I was caught off-guard by the list of technical terms he deployed. What did ‘parasitic leftist movement’ mean? What was wrong with some of them being Trotskyites? What did ‘Trotskyite’ mean, anyway? And did the word ‘anarchist’ have a political meaning, or only its literal one? Was it connected in any way with Gérard’s messy hair? And how could my mother be an anarchist, when she was so scrupulously careful about the arrangement of her clothes and her house? She had used to scold us for the disorder we created in the house. What did ‘anarchist’ mean?

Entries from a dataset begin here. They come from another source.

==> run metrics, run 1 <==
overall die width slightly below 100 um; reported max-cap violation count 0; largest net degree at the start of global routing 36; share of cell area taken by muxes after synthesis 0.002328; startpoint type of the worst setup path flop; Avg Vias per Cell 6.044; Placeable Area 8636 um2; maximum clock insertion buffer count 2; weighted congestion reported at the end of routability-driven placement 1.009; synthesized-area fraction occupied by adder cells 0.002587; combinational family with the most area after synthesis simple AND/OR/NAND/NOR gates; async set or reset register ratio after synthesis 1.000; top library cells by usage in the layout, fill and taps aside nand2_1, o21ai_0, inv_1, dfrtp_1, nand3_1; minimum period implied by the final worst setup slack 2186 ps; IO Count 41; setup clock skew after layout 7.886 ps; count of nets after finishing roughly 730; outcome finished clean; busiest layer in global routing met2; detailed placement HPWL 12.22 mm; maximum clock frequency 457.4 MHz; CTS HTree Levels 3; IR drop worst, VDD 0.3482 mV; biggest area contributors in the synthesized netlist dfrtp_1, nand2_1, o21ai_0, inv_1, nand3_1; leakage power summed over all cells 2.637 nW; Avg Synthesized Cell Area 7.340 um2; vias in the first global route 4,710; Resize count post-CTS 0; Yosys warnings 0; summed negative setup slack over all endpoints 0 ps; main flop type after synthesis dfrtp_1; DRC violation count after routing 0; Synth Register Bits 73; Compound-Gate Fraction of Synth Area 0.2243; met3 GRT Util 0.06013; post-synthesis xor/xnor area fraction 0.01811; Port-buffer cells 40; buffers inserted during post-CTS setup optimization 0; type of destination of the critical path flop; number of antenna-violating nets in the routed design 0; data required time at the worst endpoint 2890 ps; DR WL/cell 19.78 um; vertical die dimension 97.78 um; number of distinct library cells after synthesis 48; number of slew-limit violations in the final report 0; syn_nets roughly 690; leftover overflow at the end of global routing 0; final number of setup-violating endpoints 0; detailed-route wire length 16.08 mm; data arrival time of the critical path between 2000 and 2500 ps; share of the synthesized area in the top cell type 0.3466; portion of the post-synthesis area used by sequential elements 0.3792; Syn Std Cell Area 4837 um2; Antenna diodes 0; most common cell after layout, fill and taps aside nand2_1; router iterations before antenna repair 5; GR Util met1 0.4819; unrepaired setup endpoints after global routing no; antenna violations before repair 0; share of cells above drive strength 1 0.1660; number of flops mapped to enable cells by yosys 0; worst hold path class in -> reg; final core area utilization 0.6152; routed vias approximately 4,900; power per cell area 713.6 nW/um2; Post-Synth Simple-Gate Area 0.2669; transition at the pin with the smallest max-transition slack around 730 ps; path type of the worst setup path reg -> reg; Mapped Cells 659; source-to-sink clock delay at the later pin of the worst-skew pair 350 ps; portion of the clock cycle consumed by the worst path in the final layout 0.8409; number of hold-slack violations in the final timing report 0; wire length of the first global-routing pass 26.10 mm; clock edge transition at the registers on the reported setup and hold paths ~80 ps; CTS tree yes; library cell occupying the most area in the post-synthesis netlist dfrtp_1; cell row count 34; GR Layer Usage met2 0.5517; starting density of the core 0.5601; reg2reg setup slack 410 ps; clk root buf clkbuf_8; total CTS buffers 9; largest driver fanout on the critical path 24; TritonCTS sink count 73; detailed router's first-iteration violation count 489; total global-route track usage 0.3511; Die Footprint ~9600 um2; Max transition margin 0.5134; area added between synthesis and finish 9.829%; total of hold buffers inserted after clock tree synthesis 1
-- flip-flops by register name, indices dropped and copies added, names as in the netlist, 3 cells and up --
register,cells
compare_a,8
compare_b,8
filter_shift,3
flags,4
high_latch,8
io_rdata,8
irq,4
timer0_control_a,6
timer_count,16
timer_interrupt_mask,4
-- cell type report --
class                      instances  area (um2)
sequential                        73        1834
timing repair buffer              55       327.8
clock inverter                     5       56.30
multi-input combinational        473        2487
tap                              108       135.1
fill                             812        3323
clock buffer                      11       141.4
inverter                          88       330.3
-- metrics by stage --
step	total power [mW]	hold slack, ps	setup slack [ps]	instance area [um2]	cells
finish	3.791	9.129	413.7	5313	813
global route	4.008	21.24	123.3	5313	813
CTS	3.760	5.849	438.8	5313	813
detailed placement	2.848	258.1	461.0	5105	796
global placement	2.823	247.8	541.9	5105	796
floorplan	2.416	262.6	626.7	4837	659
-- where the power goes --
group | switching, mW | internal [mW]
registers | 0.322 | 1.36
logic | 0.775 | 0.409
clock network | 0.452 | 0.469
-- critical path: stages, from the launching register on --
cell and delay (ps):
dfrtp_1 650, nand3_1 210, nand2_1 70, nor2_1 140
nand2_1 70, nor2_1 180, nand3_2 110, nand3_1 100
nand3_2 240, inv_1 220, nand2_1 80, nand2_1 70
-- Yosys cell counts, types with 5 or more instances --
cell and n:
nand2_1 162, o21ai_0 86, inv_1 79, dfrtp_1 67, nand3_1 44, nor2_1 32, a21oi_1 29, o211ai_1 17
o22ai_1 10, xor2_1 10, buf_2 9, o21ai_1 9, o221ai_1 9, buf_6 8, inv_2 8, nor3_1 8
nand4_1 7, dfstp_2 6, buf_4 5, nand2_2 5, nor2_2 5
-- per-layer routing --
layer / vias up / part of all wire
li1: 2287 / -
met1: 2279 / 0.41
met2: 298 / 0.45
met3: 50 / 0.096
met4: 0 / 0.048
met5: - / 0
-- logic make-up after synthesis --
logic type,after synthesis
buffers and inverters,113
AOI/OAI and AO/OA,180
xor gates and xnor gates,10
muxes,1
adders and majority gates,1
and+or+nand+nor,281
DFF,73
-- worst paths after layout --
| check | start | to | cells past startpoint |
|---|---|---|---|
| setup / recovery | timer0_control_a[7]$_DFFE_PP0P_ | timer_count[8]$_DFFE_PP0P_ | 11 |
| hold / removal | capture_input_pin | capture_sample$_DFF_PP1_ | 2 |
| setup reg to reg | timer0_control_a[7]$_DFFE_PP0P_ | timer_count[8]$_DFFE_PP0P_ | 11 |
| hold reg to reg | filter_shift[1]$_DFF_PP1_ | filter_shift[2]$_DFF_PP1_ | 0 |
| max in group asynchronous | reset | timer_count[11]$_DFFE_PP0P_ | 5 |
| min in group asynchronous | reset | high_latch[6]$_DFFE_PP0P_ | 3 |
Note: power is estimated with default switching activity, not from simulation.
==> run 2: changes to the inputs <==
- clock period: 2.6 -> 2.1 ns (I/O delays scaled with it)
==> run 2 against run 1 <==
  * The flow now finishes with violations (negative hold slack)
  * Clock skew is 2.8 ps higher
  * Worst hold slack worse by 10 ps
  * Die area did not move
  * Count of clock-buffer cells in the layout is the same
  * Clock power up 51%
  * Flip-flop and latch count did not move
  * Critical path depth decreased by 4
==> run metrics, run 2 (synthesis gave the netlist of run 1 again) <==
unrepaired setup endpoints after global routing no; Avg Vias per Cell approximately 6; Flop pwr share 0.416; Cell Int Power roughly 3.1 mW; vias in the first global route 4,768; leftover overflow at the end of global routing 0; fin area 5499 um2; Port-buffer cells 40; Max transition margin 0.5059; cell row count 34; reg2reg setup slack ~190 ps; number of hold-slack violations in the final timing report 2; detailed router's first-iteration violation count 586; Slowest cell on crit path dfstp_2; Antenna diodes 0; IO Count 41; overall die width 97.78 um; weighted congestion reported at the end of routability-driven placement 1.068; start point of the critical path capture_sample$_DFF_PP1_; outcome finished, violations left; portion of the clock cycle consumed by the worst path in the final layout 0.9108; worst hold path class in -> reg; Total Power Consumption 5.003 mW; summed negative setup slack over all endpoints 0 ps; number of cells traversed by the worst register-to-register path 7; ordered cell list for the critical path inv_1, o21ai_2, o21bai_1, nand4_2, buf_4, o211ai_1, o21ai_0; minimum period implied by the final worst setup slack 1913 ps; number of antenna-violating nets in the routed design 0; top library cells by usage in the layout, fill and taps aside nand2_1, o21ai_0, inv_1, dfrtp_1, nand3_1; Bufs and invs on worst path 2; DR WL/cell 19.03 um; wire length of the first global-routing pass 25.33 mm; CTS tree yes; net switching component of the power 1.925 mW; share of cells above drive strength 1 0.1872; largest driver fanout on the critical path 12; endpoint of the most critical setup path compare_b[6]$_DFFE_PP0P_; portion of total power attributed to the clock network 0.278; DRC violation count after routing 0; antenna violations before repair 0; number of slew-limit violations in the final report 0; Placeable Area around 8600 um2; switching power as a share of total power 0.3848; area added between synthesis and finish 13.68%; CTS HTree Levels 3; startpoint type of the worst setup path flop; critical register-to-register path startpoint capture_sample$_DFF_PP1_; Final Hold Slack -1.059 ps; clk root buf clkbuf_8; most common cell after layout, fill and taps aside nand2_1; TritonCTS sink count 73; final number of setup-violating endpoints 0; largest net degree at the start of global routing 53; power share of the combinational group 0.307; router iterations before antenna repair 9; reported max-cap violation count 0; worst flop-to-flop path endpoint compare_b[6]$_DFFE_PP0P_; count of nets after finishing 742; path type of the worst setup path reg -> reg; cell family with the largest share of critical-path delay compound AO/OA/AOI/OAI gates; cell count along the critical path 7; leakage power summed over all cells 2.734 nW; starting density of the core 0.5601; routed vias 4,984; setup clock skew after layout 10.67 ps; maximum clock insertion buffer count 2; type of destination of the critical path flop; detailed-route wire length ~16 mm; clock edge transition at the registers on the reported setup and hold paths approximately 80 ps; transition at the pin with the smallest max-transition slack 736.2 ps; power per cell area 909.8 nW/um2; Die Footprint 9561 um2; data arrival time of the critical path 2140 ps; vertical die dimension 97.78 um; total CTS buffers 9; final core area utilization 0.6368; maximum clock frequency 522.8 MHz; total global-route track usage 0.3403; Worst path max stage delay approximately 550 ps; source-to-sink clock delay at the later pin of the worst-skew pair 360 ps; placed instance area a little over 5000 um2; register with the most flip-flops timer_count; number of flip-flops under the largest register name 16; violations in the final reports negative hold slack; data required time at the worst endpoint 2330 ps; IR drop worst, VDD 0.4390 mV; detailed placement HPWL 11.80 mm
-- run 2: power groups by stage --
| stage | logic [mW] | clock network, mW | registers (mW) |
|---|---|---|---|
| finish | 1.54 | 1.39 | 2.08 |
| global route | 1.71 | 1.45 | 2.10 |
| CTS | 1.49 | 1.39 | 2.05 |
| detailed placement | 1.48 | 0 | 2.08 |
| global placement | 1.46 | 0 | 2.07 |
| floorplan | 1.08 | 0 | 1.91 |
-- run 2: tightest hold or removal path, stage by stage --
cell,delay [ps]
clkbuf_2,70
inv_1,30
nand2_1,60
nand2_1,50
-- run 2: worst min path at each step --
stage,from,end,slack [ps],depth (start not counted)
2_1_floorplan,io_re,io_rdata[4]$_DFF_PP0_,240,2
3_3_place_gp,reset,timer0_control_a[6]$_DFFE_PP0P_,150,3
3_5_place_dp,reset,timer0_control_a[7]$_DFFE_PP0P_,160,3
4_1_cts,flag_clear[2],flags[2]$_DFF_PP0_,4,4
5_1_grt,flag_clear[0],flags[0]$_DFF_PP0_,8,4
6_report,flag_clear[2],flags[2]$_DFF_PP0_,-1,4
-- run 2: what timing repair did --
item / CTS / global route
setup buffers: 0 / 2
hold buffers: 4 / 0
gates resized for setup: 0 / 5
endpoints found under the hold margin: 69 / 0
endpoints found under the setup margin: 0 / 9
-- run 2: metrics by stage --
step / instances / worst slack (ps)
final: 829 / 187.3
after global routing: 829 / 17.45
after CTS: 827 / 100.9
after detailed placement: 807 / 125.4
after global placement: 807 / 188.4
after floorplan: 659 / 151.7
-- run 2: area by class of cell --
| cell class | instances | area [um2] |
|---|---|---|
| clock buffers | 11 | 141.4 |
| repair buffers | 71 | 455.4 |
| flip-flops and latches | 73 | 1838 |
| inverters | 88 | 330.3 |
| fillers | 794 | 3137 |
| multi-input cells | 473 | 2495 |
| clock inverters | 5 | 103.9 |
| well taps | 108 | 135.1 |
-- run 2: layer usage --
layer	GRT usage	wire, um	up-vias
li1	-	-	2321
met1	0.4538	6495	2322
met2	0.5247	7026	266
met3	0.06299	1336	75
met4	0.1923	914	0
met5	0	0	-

I seized upon the word I knew. ‘It’s not true – they weren’t adventurers!’

‘Oh, yes they were.’

‘That’s what the French Communist Party said, and it was a poor position. The young people in the movement in France are contemptuous of it, and don’t have confidence in the trade-union leadership that subscribes to it. And here I don’t think anyone even knows anything about the Communists – or cares about them!’

Thrust and parry.

The round was over. I calmed down. Or it seemed to me that I was calmer. As soon as I was by myself, I confronted the question: What was I to do if my father married that woman?

Move to Paris and live with my mother?

Move to Upper Egypt and live with my aunt?

What about school?

There was no French school in the village.

I could switch to an Arabic school.

I could stay in Cairo, enrol in a boarding school, and never have to see that woman’s face, slathered with makeup.

The following morning, instead of ‘Good morning’, I announced, ‘I won’t stay in this house if that bit-player comes to live with us here.’

He shouted at me, ‘You spoiled brat, you think of nothing but yourself! On top of it you’re insolent, you don’t know when to give it a rest – no manners, no respect for your elders! I will marry Hamdiya!’ (Oh, my God, and her name’s Hamdiya! I’d forgotten she had a name. Where did her family come up with a name like that?) He said, ‘I’ll marry her and you’ll live with her and you’ll treat her with all possible respect. I absolutely will not put up with any of your cheek.’

I shouted at him, ‘My mother waits five years for you, while you’re in prison, and when you get out you leave her and marry a monkey named Hamdiya!’

He slapped me.

I didn’t go to school. I spent the whole day crying. If my mother had been with me she would have known that this crying jag was the longest (longer than the bout of tears over the baby’s spitting up on the new red dress I had wanted to dazzle my father with the first time we visited him in prison).

That evening he tried to make up with me, but I refused. For two weeks I didn’t say a word to him.

This was the beginning of the most difficult phase of my life. A woman I couldn’t stand came to our home to live with us, leaving me nothing of my familiar abode except my bedroom, the only place in the house that was off-limits to her. Her presence in the house made me feel stifled, as if she were not merely treading upon one of my limbs, but actually standing on my chest with all her considerable weight. I wished she would die. Every day, every hour, every moment I wished she would die. The resentment I felt for my father was limitless. He didn’t care, paid no attention. He saw nothing, heard nothing, felt nothing. Meanwhile, I crouched with my head in my arms, in a futile attempt to protect it from the debris from the house, some of whose rubble was still coming down on me, wood, glass, and stone, wounding me and causing me to bleed.

It seemed to me that I hated him. It seemed to me that I pitied him, my pity mixed with contempt. I felt my father was stupid – foolish and selfish, that his selfishness was tragic.

I began writing long letters to my mother, and counting the days until hers arrived. I distanced myself from my friends, since it seemed to me that intimacy was not possible unless I talked about my troubles, and I couldn’t bring myself to talk about my father in the unfavourable terms in which I had come to view him.